PUBLICAÇÃO
quinta-feira, 02 de outubro de 1997
Reuter Maastricht, Holanda 
O governo dos Estados Unidos anunciou ontem que lançará raios laser contra um satélite para comprovar a vulnerabilidade das sondas espaciais às modernas armas, numa experiência que lembra o projeto da Guerra nas Estrelas.
No teste, será usado pela primeira vez o raio Miracl (iniciais em inglês de Laser Químico Avançado de Raios Médios Infravermelhos), informou Ken Bacon, porta-voz do secretário de Defesa dos EUA, William Cohen, que participa de uma reunião da Organização do Tratado Atlântico Norte (Otan) em Maastricht.
Segundo Bacon, o Miracl será disparado desde uma base militar no deserto do Novo México contra um satélite americano, que está a 450 quilômetros da superfície terrestre. Um primeiro disparo - de aproximadamente um segundo - servirá para localizar o satélite com exatidão, enquanto um segundo disparo - de menos de 10 segundos - deverá danificar o Msti-3, um dos mais velhos satélites espiões dos EUA ainda em atividade.
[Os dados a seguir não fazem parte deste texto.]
==> src/rtl/uart_tx_sched.sv <==
`timescale 1ns/1ps
// Round-robin scheduler sharing one UART transmitter among N byte requesters; grant held per packet, capped at MAX_BURST bytes.
// Byte reaches tx_i_data one edge after req_ready; pacing follows tx_o_ready fall/rise, with a BUSY watchdog raising tx_err.
module uart_tx_sched #(
    parameter int N            = 4,
    parameter int MAX_BURST    = 16,
    parameter int BUSY_TIMEOUT = 64,
    localparam int GW          = (N > 1) ? $clog2(N) : 1
) (
    input  logic            tx_clk,
    input  logic            tx_en,
    input  logic [N-1:0]    req_valid,
    input  logic [8*N-1:0]  req_data,
    input  logic [N-1:0]    req_last,
    output logic [N-1:0]    req_ready,
    output logic [7:0]      tx_i_data,
    output logic            tx_i_data_valid,
    input  logic            tx_o_ready,
    output logic [GW-1:0]   grant_id,
    output logic            busy,
    output logic            tx_err
);

    typedef enum logic [1:0] {S_IDLE, S_OFFER, S_BUSY} state_t;

    state_t          state;
    logic [GW-1:0]   last;
    logic            lastflag;
    logic [7:0]      burst_cnt;
    logic [7:0]      tmo_cnt;
    logic            fell;

    logic            any_req;
    logic [GW-1:0]   winner;
    logic            tmo_hit;
    logic            done;
    logic            cont;
    logic [7:0]      win_byte;
    logic [7:0]      gnt_byte;

    function automatic logic [GW-1:0] rr_idx(input logic [GW-1:0] base, input int k);
        int s;
        s = (int'(base) + k) % N;
        return GW'(s);
    endfunction

    // Scan starts just after the previous winner, so the last granted requester has lowest priority.
    always_comb begin
        any_req = 1'b0;
        winner  = '0;
        for (int k = 1; k <= N; k++) begin
            if (!any_req && req_valid[rr_idx(last, k)]) begin
                any_req = 1'b1;
                winner  = rr_idx(last, k);
            end
        end
    end

    assign win_byte = req_data[{winner, 3'b000} +: 8];
    assign gnt_byte = req_data[{grant_id, 3'b000} +: 8];

    // A ready fall sampled on the terminal count beats the timeout.
    assign tmo_hit = (state == S_BUSY) && !fell && tx_o_ready && (tmo_cnt == 8'(BUSY_TIMEOUT - 1));
    assign done    = (state == S_BUSY) && ((fell && tx_o_ready) || tmo_hit);
    assign cont    = !lastflag && (burst_cnt < 8'(MAX_BURST)) && req_valid[grant_id];

    always_comb begin
        req_ready = '0;
        if (tx_en) begin
            if (state == S_IDLE && any_req) begin
                req_ready[winner] = 1'b1;
            end else if (done && cont) begin
                req_ready[grant_id] = 1'b1;
            end
        end
    end

    always_ff @(posedge tx_clk) begin
        if (!tx_en) begin
            state           <= S_IDLE;
            last            <= GW'(N - 1);
            lastflag        <= 1'b0;
            burst_cnt       <= 8'd0;
            tmo_cnt         <= 8'd0;
            fell            <= 1'b0;
            tx_i_data       <= 8'd0;
            tx_i_data_valid <= 1'b0;
            grant_id        <= '0;
            busy            <= 1'b0;
            tx_err          <= 1'b0;
        end else begin
            tx_err <= 1'b0;
            case (state)
                S_IDLE: begin
                    if (any_req) begin
                        grant_id        <= winner;
                        last            <= winner;
                        tx_i_data       <= win_byte;
                        tx_i_data_valid <= 1'b1;
                        lastflag        <= req_last[winner];
                        burst_cnt       <= 8'd1;
                        busy            <= 1'b1;
                        state           <= S_OFFER;
                    end
                end
                S_OFFER: begin
                    if (tx_o_ready) begin
                        tx_i_data_valid <= 1'b0;
                        fell            <= 1'b0;
                        tmo_cnt         <= 8'd0;
                        state           <= S_BUSY;
                    end
                end
                S_BUSY: begin
                    if (tmo_cnt != 8'hFF) begin
                        tmo_cnt <= tmo_cnt + 8'd1;
                    end
                    if (!tx_o_ready) begin
                        fell <= 1'b1;
                    end
                    tx_err <= tmo_hit;
                    if (done) begin
                        if (cont) begin
                            tx_i_data       <= gnt_byte;
                            tx_i_data_valid <= 1'b1;
                            lastflag        <= req_last[grant_id];
                            burst_cnt       <= burst_cnt + 8'd1;
                            state           <= S_OFFER;
                        end else begin
                            busy  <= 1'b0;
                            state <= S_IDLE;
                        end
                    end
                end
                default: begin
                    busy  <= 1'b0;
                    state <= S_IDLE;
                end
            endcase
        end
    end

endmodule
Espera-se que o laser não destrua completamente o satélite, mas que apenas o acerte com delicadeza, como disse o porta-voz, para que os cientistas possam analisar o efeito do impacto.
As autoridades americanas destacaram, porém, que o teste com o raio da morte não representa uma violação de tratados internacionais e sim um exercício bélico totalmente defensivo. Queremos apenas controlar a vulnerabilidade potencial de nossos satélites, informaram funcionários do Pentágono.